Las campanas de la iglesia acababan de tocar el ángelus y el padre Eusebio, breviario en mano, caminaba de un lado a otro de su celda, pronunciando oraciones. Un fuerte y repentino golpe resonó en su habitación y el suelo simplemente se rompió, derribando al padre Eusebio junto con los escombros. Desapareció bajo piedras, vigas rotas y una espesa nube de polvo. Los sacerdotes y seminaristas oyeron el fuerte ruido y corrieron inmediatamente en la dirección de donde venía. Cuando abrieron la celda del padre Eusebio, vieron inmediatamente que el piso se había derrumbado hasta el nivel inferior: había un hueco gigante y el polvo se estaba acumulando en el aire.


Bajaron corriendo las escaleras y, una vez allí, se les unieron los escolares. Todos empezaron a cavar entre los escombros. Algunos de los más decididos comenzaron a tirar de las vigas que impedían su paso. "¡Ten cuidado!" Gritaron los sacerdotes: "¡Pueden causar más daño!"


La desesperación se dibujó en los rostros de todos. Había muchísimas vigas caídas, algunas de más de doscientos años. Las vigas habían aplastado todo lo que había en la habitación inferior, como si formaran una sábana, dificultando las labores de rescate. Pero pasados los primeros momentos de confusión y desorden, se coordinaron los trabajos para retirar rápidamente los escombros. Los juntaron en una gran pila, como una cadena montañosa. Los estudiantes del interior pasaron los escombros a otros del exterior.
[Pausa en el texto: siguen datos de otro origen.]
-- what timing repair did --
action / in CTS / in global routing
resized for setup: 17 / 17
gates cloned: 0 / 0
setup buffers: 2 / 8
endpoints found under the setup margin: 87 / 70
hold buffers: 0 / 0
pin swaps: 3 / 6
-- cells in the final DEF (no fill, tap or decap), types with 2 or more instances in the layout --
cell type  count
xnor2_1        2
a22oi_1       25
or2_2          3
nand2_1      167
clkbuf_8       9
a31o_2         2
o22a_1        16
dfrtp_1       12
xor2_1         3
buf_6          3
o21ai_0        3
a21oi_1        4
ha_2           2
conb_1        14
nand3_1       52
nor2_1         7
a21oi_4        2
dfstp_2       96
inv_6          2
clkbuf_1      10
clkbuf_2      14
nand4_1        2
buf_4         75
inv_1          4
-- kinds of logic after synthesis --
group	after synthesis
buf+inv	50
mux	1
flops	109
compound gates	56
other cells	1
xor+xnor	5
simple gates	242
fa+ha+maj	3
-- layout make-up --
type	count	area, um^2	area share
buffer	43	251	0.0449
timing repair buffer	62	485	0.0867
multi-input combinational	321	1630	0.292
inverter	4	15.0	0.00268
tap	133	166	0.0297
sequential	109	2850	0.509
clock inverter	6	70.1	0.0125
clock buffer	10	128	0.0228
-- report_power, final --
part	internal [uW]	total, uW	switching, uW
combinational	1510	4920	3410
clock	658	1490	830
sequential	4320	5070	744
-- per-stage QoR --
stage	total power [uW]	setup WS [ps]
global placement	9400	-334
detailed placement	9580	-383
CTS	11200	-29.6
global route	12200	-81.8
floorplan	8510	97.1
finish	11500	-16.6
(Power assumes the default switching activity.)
==> src/rtl/dpwr_pkg.sv <==
package dpwr_pkg;

  localparam int REG_AW  = 8;
  localparam int REG_DW  = 16;
  localparam int STEP_AW = 6;

  localparam logic [REG_DW-1:0] ID_MASK  = 16'hFFF0;
  localparam logic [REG_DW-1:0] ID_MATCH = 16'h9220;

  // step list layout; entry order is the required write order
  localparam logic [STEP_AW-1:0] ON_BASE   = 6'd0;
  localparam logic [STEP_AW-1:0] OFF_BASE  = 6'd16;
  localparam logic [STEP_AW-1:0] INIT_BASE = 6'd24;

  typedef enum logic [1:0] {
    OP_IDX  = 2'b00,
    OP_WREG = 2'b01,
    OP_READ = 2'b10
  } eng_op_e;

  typedef enum logic [1:0] {
    K_WRITE,
    K_INDEX,
    K_WAIT,
    K_END
  } step_kind_e;

  typedef struct packed {
    step_kind_e        kind;
    logic [REG_AW-1:0] addr;
    logic [REG_DW-1:0] data;
  } step_t;

  function automatic step_t mk_step(step_kind_e k, logic [REG_AW-1:0] a,
                                    logic [REG_DW-1:0] d);
    step_t s;
    s.kind = k;
    s.addr = a;
    s.data = d;
    return s;
  endfunction

  // shared power-down portion
  function automatic step_t off_step(int unsigned i);
    case (i)
      0:       return mk_step(K_WRITE, 8'h10, 16'h0000);
      1:       return mk_step(K_WAIT,  8'h00, 16'd10);
      2:       return mk_step(K_WRITE, 8'h11, 16'h0000);
      3:       return mk_step(K_WRITE, 8'h12, 16'h0000);
      4:       return mk_step(K_WAIT,  8'h00, 16'd40);
      5:       return mk_step(K_WRITE, 8'h13, 16'h0000);
      default: return mk_step(K_WAIT,  8'h00, 16'd40);
    endcase
  endfunction

  // power-up portion that follows the power-down portion
  function automatic step_t on_tail(int unsigned i);
    case (i)
      0:       return mk_step(K_WRITE, 8'h56, 16'h080F);
      1:       return mk_step(K_WRITE, 8'h10, 16'h4240);
      2:       return mk_step(K_WAIT,  8'h00, 16'd10);
      3:       return mk_step(K_WRITE, 8'h11, 16'h0000);
      4:       return mk_step(K_WRITE, 8'h12, 16'h0014);
      5:       return mk_step(K_WAIT,  8'h00, 16'd40);
      6:       return mk_step(K_WRITE, 8'h13, 16'h1319);
      default: return mk_step(K_WAIT,  8'h00, 16'd40);
    endcase
  endfunction

  function automatic step_t step_at(logic [STEP_AW-1:0] a);
    int unsigned i;
    i = int'(a);
    if (i < 7)        return off_step(i);
    else if (i < 15)  return on_tail(i - 7);
    else if (i == 15) return mk_step(K_END, 8'h00, 16'h0000);
    else if (i < 23)  return off_step(i - 16);
    else if (i == 23) return mk_step(K_END, 8'h00, 16'h0000);
    else if (i == 24) return mk_step(K_WRITE, 8'h00, 16'h0001);
    else if (i == 25) return mk_step(K_WAIT,  8'h00, 16'd10);
    else if (i == 26) return mk_step(K_WRITE, 8'h0C, 16'h0110);
    else if (i < 34)  return off_step(i - 27);
    else if (i < 42)  return on_tail(i - 34);
    else if (i == 42) return mk_step(K_INDEX, 8'h22, 16'h0000);
    else              return mk_step(K_END, 8'h00, 16'h0000);
  endfunction

endpackage
===== src/rtl/xbus_master.sv =====
// Module: bus-request memory access master (top).
// Does: decodes host commands, refuses memory accesses while the bus is not
// owned, and routes the rest to the ownership, cycle and reset units. It merges
// their completions into a single done/err pulse.
// Assumes: a command is offered only while cmd_ready is high; inputs are synchronous.
module xbus_master #(
    parameter int ADDR_W     = 19,
    parameter int DATA_W     = 8,
    parameter int LEN_W      = 16,
    parameter int STROBE_CYC = 2,
    parameter int RST_CYC    = 16
) (
    input  logic              clk,
    input  logic              rst_n,
    input  logic              cmd_valid,
    input  logic [2:0]        cmd_op,
    input  logic [ADDR_W-1:0] cmd_addr,
    input  logic [DATA_W-1:0] cmd_data,
    input  logic [LEN_W-1:0]  cmd_len,
    output logic              cmd_ready,
    output logic              done,
    output logic              err,
    output logic [DATA_W-1:0] rd_data,
    input  logic [DATA_W-1:0] stream_data,
    output logic              stream_take,
    output logic              breq_n,
    input  logic              back_n,
    output logic [ADDR_W-1:0] addr_out,
    output logic              addr_oe,
    output logic [DATA_W-1:0] data_out,
    input  logic [DATA_W-1:0] data_in,
    output logic              data_oe,
    output logic              mreq_n,
    output logic              rd_n,
    output logic              wr_n,
    output logic              cpu_rst_n
);
    import xbm_pkg::*;

    op_e              op;
    logic             accept, is_access, reject, start_seq;
    logic             owned, g_busy, g_done, s_busy, s_done, r_busy, r_done;
    logic [LEN_W-1:0] len_eff;

    // Purpose: decode the offered command.
    always_comb begin
        op        = op_e'(cmd_op);
        cmd_ready = !(g_busy || s_busy || r_busy);
        accept    = cmd_valid && cmd_ready;
        is_access = !cmd_op[2];
        reject    = accept && is_access && !owned;
        start_seq = accept && is_access && owned;
        len_eff   = cmd_op[1] ? cmd_len : LEN_W'(1);
    end

    xbm_grant u_grant (
        .clk     (clk),
        .rst_n   (rst_n),
        .take    (accept && op == OP_TAKE),
        .give    (accept && op == OP_GIVE),
        .back_n  (back_n),
        .breq_n  (breq_n),
        .addr_oe (addr_oe),
        .owned   (owned),
        .busy    (g_busy),
        .done    (g_done)
    );

    xbm_seq #(
        .ADDR_W     (ADDR_W),
        .DATA_W     (DATA_W),
        .LEN_W      (LEN_W),
        .STROBE_CYC (STROBE_CYC)
    ) u_seq (
        .clk         (clk),
        .rst_n       (rst_n),
        .start       (start_seq),
        .is_write    (op != OP_READ),
        .src_stream  (op == OP_STREAM),
        .addr0       (cmd_addr),
        .fill_byte   (cmd_data),
        .len         (len_eff),
        .stream_data (stream_data),
        .data_in     (data_in),
        .stream_take (stream_take),
        .addr_out    (addr_out),
        .data_out    (data_out),
        .data_oe     (data_oe),
        .mreq_n      (mreq_n),
        .rd_n        (rd_n),
        .wr_n        (wr_n),
        .rd_byte     (rd_data),
        .busy        (s_busy),
        .done        (s_done)
    );

    xbm_rstgen #(
        .RST_CYC (RST_CYC)
    ) u_rst (
        .clk       (clk),
        .rst_n     (rst_n),
        .set_lvl   (accept && op == OP_RSTLVL),
        .lvl       (cmd_data[0]),
        .pulse     (accept && op == OP_RSTPULSE),
        .cpu_rst_n (cpu_rst_n),
        .busy      (r_busy),
        .done      (r_done)
    );

    // Purpose: merge completions into one registered done/err pulse.
    always_ff @(posedge clk) begin
        if (!rst_n) begin
            done <= 1'b0;
            err  <= 1'b0;
        end else begin
            done <= g_done || s_done || r_done || reject;
            err  <= reject;
        end
    end
endmodule


===== config.mk =====
export PLATFORM = sky130hd
export DESIGN_NAME = xbus_master
export DESIGN_NICKNAME = d
export VERILOG_FILES = /design/src/rtl/xbm_pkg.sv /design/src/rtl/xbm_grant.sv /design/src/rtl/xbm_seq.sv /design/src/rtl/xbm_rstgen.sv /design/src/rtl/xbus_master.sv
export SDC_FILE = /design/constraint.sdc
export NUM_CORES = 1
export LEC_CHECK = 0
export CAP_MARGIN = 30
export CORE_AREA = 2 2 104 106
export CTS_BUF_LIST = sky130_fd_sc_hd__clkbuf_4
export DETAILED_ROUTE_END_ITERATION = 10
export DIE_AREA = 0 0 106 108
export DONT_BUFFER_PORTS = 1
export GPL_ROUTABILITY_DRIVEN = 0
export PLACE_DENSITY = 0.56
export SLEW_MARGIN = 5
export SYNTH_ARGS = -nofsm -noshare
export SYNTH_HDL_FRONTEND = slang
export SYNTH_SLANG_ARGS = --single-unit

===== constraint.sdc =====
create_clock -name clk -period 4.8 [get_ports clk]
set_clock_uncertainty 0.05 [all_clocks]
set_input_delay 0.24 -clock clk [delete_from_list [all_inputs] [get_ports clk]]
set_output_delay 0.24 -clock clk [all_outputs]
set_load 0.02 [all_outputs]
===== config.mk =====
export PLATFORM = sky130hd
export DESIGN_NAME = gpr_file
export DESIGN_NICKNAME = d
export VERILOG_FILES = /design/src/rtl/rf_pkg.sv /design/src/rtl/gpr_ctrl.sv /design/src/rtl/gpr_dp.sv /design/src/rtl/gpr_file.sv
export SDC_FILE = /design/constraint.sdc
export NUM_CORES = 1
export LEC_CHECK = 0
export BUFFER_PORTS_ARGS = -buffer_cell sky130_fd_sc_hd__buf_2
export CORE_MARGIN = 4
export CORE_UTILIZATION = 25
export DETAILED_ROUTE_END_ITERATION = 6
export SKIP_LAST_GASP = 1
export SLEW_MARGIN = 20
export SYNTH_ARGS = -nofsm -noshare
export SYNTH_HDL_FRONTEND = slang
export SYNTH_SLANG_ARGS = --single-unit

===== constraint.sdc =====
create_clock -name clk -period 2.3 [get_ports clk]
set_input_delay 0.46 -clock clk [delete_from_list [all_inputs] [get_ports clk]]
set_output_delay 0.46 -clock clk [all_outputs]
set_load 0.02 [all_outputs]

===== src/rtl/rf_pkg.sv =====
package rf_pkg;

  typedef enum logic [1:0] {
    PART_FULL  = 2'd0,
    PART_HALF  = 2'd1,
    PART_BYTE0 = 2'd2,
    PART_BYTE1 = 2'd3
  } part_e;

  // Write strobes: which lane groups load, and whether the byte is moved up
  typedef struct packed {
    logic wrOn;
    logic laneUp;
    logic lane1;
    logic lane0;
    logic shiftUp;
  } wr_strobe_t;

  // Read strobes: which lane groups pass, and whether the result moves down
  typedef struct packed {
    logic laneUp;
    logic lane1;
    logic lane0;
    logic shiftDown;
  } rd_strobe_t;

endpackage


===== src/rtl/gpr_ctrl.sv =====
module gpr_ctrl
  import rf_pkg::*;
#(
  parameter int NUM_REGS  = 8,
  parameter int BYTE_REGS = 4,
  parameter int RD_PORTS  = 2,
  localparam int IDX_W    = $clog2(NUM_REGS)
) (
  input  logic                              clk,
  input  logic                              rstN,
  input  logic                              wrEn,
  input  logic [IDX_W-1:0]                  wrIdx,
  input  logic [1:0]                        wrPart,
  input  logic [RD_PORTS-1:0][IDX_W-1:0]    rdIdx,
  input  logic [RD_PORTS-1:0][1:0]          rdPart,
  output wr_strobe_t                        wrStb,
  output logic                              wrIllegal,
  output rd_strobe_t [RD_PORTS-1:0]         rdStb,
  output logic [RD_PORTS-1:0]               rdIllegal
);

  function automatic logic isByte(input part_e p);
    return (p == PART_BYTE0) || (p == PART_BYTE1);
  endfunction

  function automatic logic byteOk(input logic [IDX_W-1:0] idx);
    return int'(idx) < BYTE_REGS;
  endfunction

  part_e wrKind;
  logic  wrBad;

  always_comb begin
    wrKind        = part_e'(wrPart);
    wrBad         = isByte(wrKind) && !byteOk(wrIdx);
    wrIllegal     = wrEn && wrBad;
    wrStb.wrOn    = wrEn && !wrBad;
    wrStb.laneUp  = (wrKind == PART_FULL);
    wrStb.lane1   = (wrKind == PART_FULL) || (wrKind == PART_HALF) || (wrKind == PART_BYTE1);
    wrStb.lane0   = (wrKind == PART_FULL) || (wrKind == PART_HALF) || (wrKind == PART_BYTE0);
    wrStb.shiftUp = (wrKind == PART_BYTE1);
  end

  genvar p;
  generate
    for (p = 0; p < RD_PORTS; p++) begin : g_rd
      part_e rdKind;
      logic  rdBad;

      always_comb begin
        rdKind              = part_e'(rdPart[p]);
        rdBad               = isByte(rdKind) && !byteOk(rdIdx[p]);
        rdIllegal[p]        = rdBad;
        rdStb[p].laneUp     = !rdBad && (rdKind == PART_FULL);
        rdStb[p].lane1      = !rdBad && ((rdKind == PART_FULL) || (rdKind == PART_HALF) ||
                                         (rdKind == PART_BYTE1));
        rdStb[p].lane0      = !rdBad && ((rdKind == PART_FULL) || (rdKind == PART_HALF) ||
                                         (rdKind == PART_BYTE0));
        rdStb[p].shiftDown  = !rdBad && (rdKind == PART_BYTE1);
      end

      AST_RD_BLOCKED: assert property (@(posedge clk) disable iff (!rstN)
        rdIllegal[p] |-> !(rdStb[p].laneUp || rdStb[p].lane1 || rdStb[p].lane0));
    end
  endgenerate

  AST_WR_BLOCKED: assert property (@(posedge clk) disable iff (!rstN)
    wrIllegal |-> !wrStb.wrOn);

  AST_BYTE_SINGLE_LANE: assert property (@(posedge clk) disable iff (!rstN)
    (wrStb.wrOn && wrStb.shiftUp) |-> (wrStb.lane1 && !wrStb.lane0 && !wrStb.laneUp));

endmodule


===== src/rtl/gpr_dp.sv =====
module gpr_dp
  import rf_pkg::*;
#(
  parameter int DATA_W    = 32,
  parameter int BYTE_W    = 8,
  parameter int NUM_REGS  = 8,
  parameter int RD_PORTS  = 2,
  localparam int IDX_W    = $clog2(NUM_REGS),
  localparam int HALF_W   = 2 * BYTE_W
) (
  input  logic                              clk,
  input  logic                              rstN,
  input  wr_strobe_t                        wrStb,
  input  logic [IDX_W-1:0]                  wrIdx,
  input  logic [DATA_W-1:0]                 wrData,
  input  rd_strobe_t [RD_PORTS-1:0]         rdStb,
  input  logic [RD_PORTS-1:0][IDX_W-1:0]    rdIdx,
  output logic [RD_PORTS-1:0][DATA_W-1:0]   rdData
);

  logic [DATA_W-1:0] regs [NUM_REGS];
  logic [DATA_W-1:0] oldVal;
  logic [DATA_W-1:0] aligned;
  logic [DATA_W-1:0] merged;

  // Merge the aligned write data into the current word, lane group by lane group
  always_comb begin
    oldVal  = regs[wrIdx];
    aligned = wrStb.shiftUp ? (wrData << BYTE_W) : wrData;
    merged  = oldVal;
    if (wrStb.laneUp) merged[DATA_W-1:HALF_W] = aligned[DATA_W-1:HALF_W];
    if (wrStb.lane1)  merged[HALF_W-1:BYTE_W] = aligned[HALF_W-1:BYTE_W];
    if (wrStb.lane0)  merged[BYTE_W-1:0]      = aligned[BYTE_W-1:0];
  end

  always_ff @(posedge clk or negedge rstN) begin
    if (!rstN) begin
      for (int i = 0; i < NUM_REGS; i++) regs[i] <= '0;
    end else if (wrStb.wrOn) begin
      regs[wrIdx] <= merged;
    end
  end

  genvar p, r;
  generate
    for (p = 0; p < RD_PORTS; p++) begin : g_rd
      logic [DATA_W-1:0] raw;
      logic [DATA_W-1:0] masked;

      always_comb begin
        raw    = regs[rdIdx[p]];
        masked = '0;
        if (rdStb[p].laneUp) masked[DATA_W-1:HALF_W] = raw[DATA_W-1:HALF_W];
        if (rdStb[p].lane1)  masked[HALF_W-1:BYTE_W] = raw[HALF_W-1:BYTE_W];
        if (rdStb[p].lane0)  masked[BYTE_W-1:0]      = raw[BYTE_W-1:0];
        rdData[p] = rdStb[p].shiftDown ? (masked >> BYTE_W) : masked;
      end
    end

    for (r = 0; r < NUM_REGS; r++) begin : g_chk
      AST_UPPER_HELD: assert property (@(posedge clk) disable iff (!rstN)
        !(wrStb.wrOn && wrIdx == IDX_W'(r) && wrStb.laneUp)
          |=> $stable(regs[r][DATA_W-1:HALF_W]));
      AST_HIBYTE_HELD: assert property (@(posedge clk) disable iff (!rstN)
        !(wrStb.wrOn && wrIdx == IDX_W'(r) && wrStb.lane1)
          |=> $stable(regs[r][HALF_W-1:BYTE_W]));
      AST_LOBYTE_HELD: assert property (@(posedge clk) disable iff (!rstN)
        !(wrStb.wrOn && wrIdx == IDX_W'(r) && wrStb.lane0)
          |=> $stable(regs[r][BYTE_W-1:0]));
    end
  endgenerate

endmodule
--- src/rtl/toy_time_core.sv ---
// Time-of-day and year register with the full carry chain.
// Loads win over a step; 'step' must already be gated by the enables.
module toy_time_core
    import toy_pkg::*;
#(
    parameter int YEAR_W = 16
) (
    input  logic              clk,
    input  logic              rst_n,
    input  logic              step,
    input  logic              ld_tod,
    input  tod_t              tod_in,
    input  logic              ld_year,
    input  logic [YEAR_W-1:0] year_in,
    output tod_t              tod_q,
    output logic [YEAR_W-1:0] year_q,
    output tod_t              tod_nxt,
    output logic [YEAR_W-1:0] year_nxt
);

    // Next value after one tenth-second step, carries rippling upward
    always_comb begin
        tod_nxt  = tod_q;
        year_nxt = year_q;
        if (tod_q.tenth >= 4'd9) begin
            tod_nxt.tenth = '0;
            if (tod_q.sec >= 6'd59) begin
                tod_nxt.sec = '0;
                if (tod_q.min >= 6'd59) begin
                    tod_nxt.min = '0;
                    if (tod_q.hour >= 5'd23) begin
                        tod_nxt.hour = '0;
                        if (tod_q.day >= month_len(tod_q.mon)) begin
                            tod_nxt.day = 5'd1;
                            if (tod_q.mon >= 6'd12) begin
                                tod_nxt.mon = 6'd1;
                                year_nxt    = year_q + 1'b1;
                            end else begin
                                tod_nxt.mon = tod_q.mon + 1'b1;
                            end
                        end else begin
                            tod_nxt.day = tod_q.day + 1'b1;
                        end
                    end else begin
                        tod_nxt.hour = tod_q.hour + 1'b1;
                    end
                end else begin
                    tod_nxt.min = tod_q.min + 1'b1;
                end
            end else begin
                tod_nxt.sec = tod_q.sec + 1'b1;
            end
        end else begin
            tod_nxt.tenth = tod_q.tenth + 1'b1;
        end
    end

    // Time word register: reset to Jan 1, load, or step
    always_ff @(posedge clk) begin
        if (!rst_n) begin
            tod_q     <= '0;
            tod_q.mon <= 6'd1;
            tod_q.day <= 5'd1;
        end else if (ld_tod) begin
            tod_q <= tod_in;
        end else if (step && !ld_year) begin
            tod_q <= tod_nxt;
        end
    end

    // Year register: reset, load, or carry from December
    always_ff @(posedge clk) begin
        if (!rst_n) begin
            year_q <= '0;
        end else if (ld_year) begin
            year_q <= year_in;
        end else if (step && !ld_tod) begin
            year_q <= year_nxt;
        end
    end

    p_tenth_wrap_r4: assert property (@(posedge clk) disable iff (!rst_n)
        step && !ld_tod && !ld_year && tod_q.tenth >= 4'd9 |=> tod_q.tenth == 4'd0);

    p_hold_idle_r3: assert property (@(posedge clk) disable iff (!rst_n)
        !step && !ld_tod && !ld_year |=> tod_q == $past(tod_q) && year_q == $past(year_q));

    p_day_wrap_r5: assert property (@(posedge clk) disable iff (!rst_n)
        step && !ld_tod && !ld_year && tod_q.tenth >= 4'd9 && tod_q.sec >= 6'd59 &&
        tod_q.min >= 6'd59 && tod_q.hour >= 5'd23 && tod_q.day >= month_len(tod_q.mon)
        |=> tod_q.day == 5'd1);

endmodule

--- src/rtl/toy_alarm_unit.sv ---
// One alarm comparator with its register and pending flag.
// Compares against the post-step time so it fires on the step itself.
module toy_alarm_unit
    import toy_pkg::*;
#(
    parameter bit IRQ_LEVEL = 1'b1
) (
    input  logic        clk,
    input  logic        rst_n,
    input  logic        wr,
    input  logic [31:0] wdata,
    input  logic        adv,
    input  tod_t        tod_nxt,
    input  logic [5:0]  yr6_nxt,
    output alarm_t      alarm_q,
    output logic        pend_q
);

    logic hit;

    // Match on a real step into the target second, zero word disabled
    always_comb begin
        hit = adv && (alarm_q != '0) && (tod_nxt.tenth == 4'd0) &&
              (tod_nxt.sec == alarm_q.sec) && (tod_nxt.min == alarm_q.min) &&
              (tod_nxt.hour == alarm_q.hour) && (tod_nxt.day == alarm_q.day) &&
              (tod_nxt.mon == {2'b00, alarm_q.mon}) && (yr6_nxt == alarm_q.yr6);
    end

    // Alarm word register
    always_ff @(posedge clk) begin
        if (!rst_n) begin
            alarm_q <= '0;
        end else if (wr) begin
            alarm_q <= alarm_t'(wdata);
        end
    end

    generate
        if (IRQ_LEVEL) begin : g_level
            // Sticky pending flag, cleared by rewriting the alarm
            always_ff @(posedge clk) begin
                if (!rst_n) begin
                    pend_q <= 1'b0;
                end else if (wr) begin
                    pend_q <= 1'b0;
                end else if (hit) begin
                    pend_q <= 1'b1;
                end
            end

            p_level_hold_r10: assert property (@(posedge clk) disable iff (!rst_n)
                pend_q && !wr |=> pend_q);
        end else begin : g_pulse
            // One-cycle pulse per firing
            always_ff @(posedge clk) begin
                if (!rst_n) begin
                    pend_q <= 1'b0;
                end else begin
                    pend_q <= hit && !wr;
                end
            end
        end
    endgenerate

    p_zero_quiet_r8: assert property (@(posedge clk) disable iff (!rst_n)
        $rose(pend_q) |-> $past(alarm_q) != '0);

endmodule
Aproximadamente media hora después apareció el padre Eusebio. Estaba inconsciente, su cuerpo oprimido por parte del suelo derrumbado. Lo sacaron rápidamente y lo llevaron a una habitación donde le brindaron primeros auxilios. Recuperó la conciencia y sonrió al abrir los ojos para ver los rostros aterrorizados, sudorosos y polvorientos de quienes lo rodeaban.


"¿Cómo te sientes?" preguntó el padre Gregorio Hernández, el Propósito. “Bueno, reverencia, a mí no me pasó nada”, dijo el padre Eusebio. "Sólo un susto y una caída". "¡Excelente! Dios quiera que así sea”, dijo el padre Gregorio.


Pero el 12 de julio, sólo unos días después del incidente, el padre Eusebio falleció a causa de sus heridas. El accidente conmocionó y entristeció a los sanmiguelenses. Años más tarde, sus hermanas hablaron sobre el tiempo que pasaron junto a su cama después de la caída. Estaban llorando, viéndolo tan mal, pero él las consoló diciéndoles que lo que estaba pasando era la voluntad de dios. Luego añadió algunas palabras proféticas: “Estamos en vísperas de tiempos muy difíciles para la iglesia. Muchos sacerdotes serán mártires…” Se sintió en paz al morir antes de que ocurrieran esos acontecimientos.


Y efectivamente, dos años después, el 31 de julio de 1926 comenzaron las sangrientas Guerras Cristeras que se saldaron con numerosas muertes tanto del clero como de la población secular. La casa de la familia Espinosa, una casa llamada Pachón, estaba ubicada frente al correo, y allí vivieron sus hermanas hasta su muerte. En la casa quedaron muchos objetos religiosos, como una Virgen de los Dolores de tamaño natural y una escultura de la Virgen de la Luz. Hasta 1952 aún se podía ver el piano familiar, parte de su selecta biblioteca. Todas estas cosas han desaparecido.





Adaptación de una historia de Ciudad de San Miguel de Allende, por Cornelio Lopez Espinosa, paginas 29 – 31.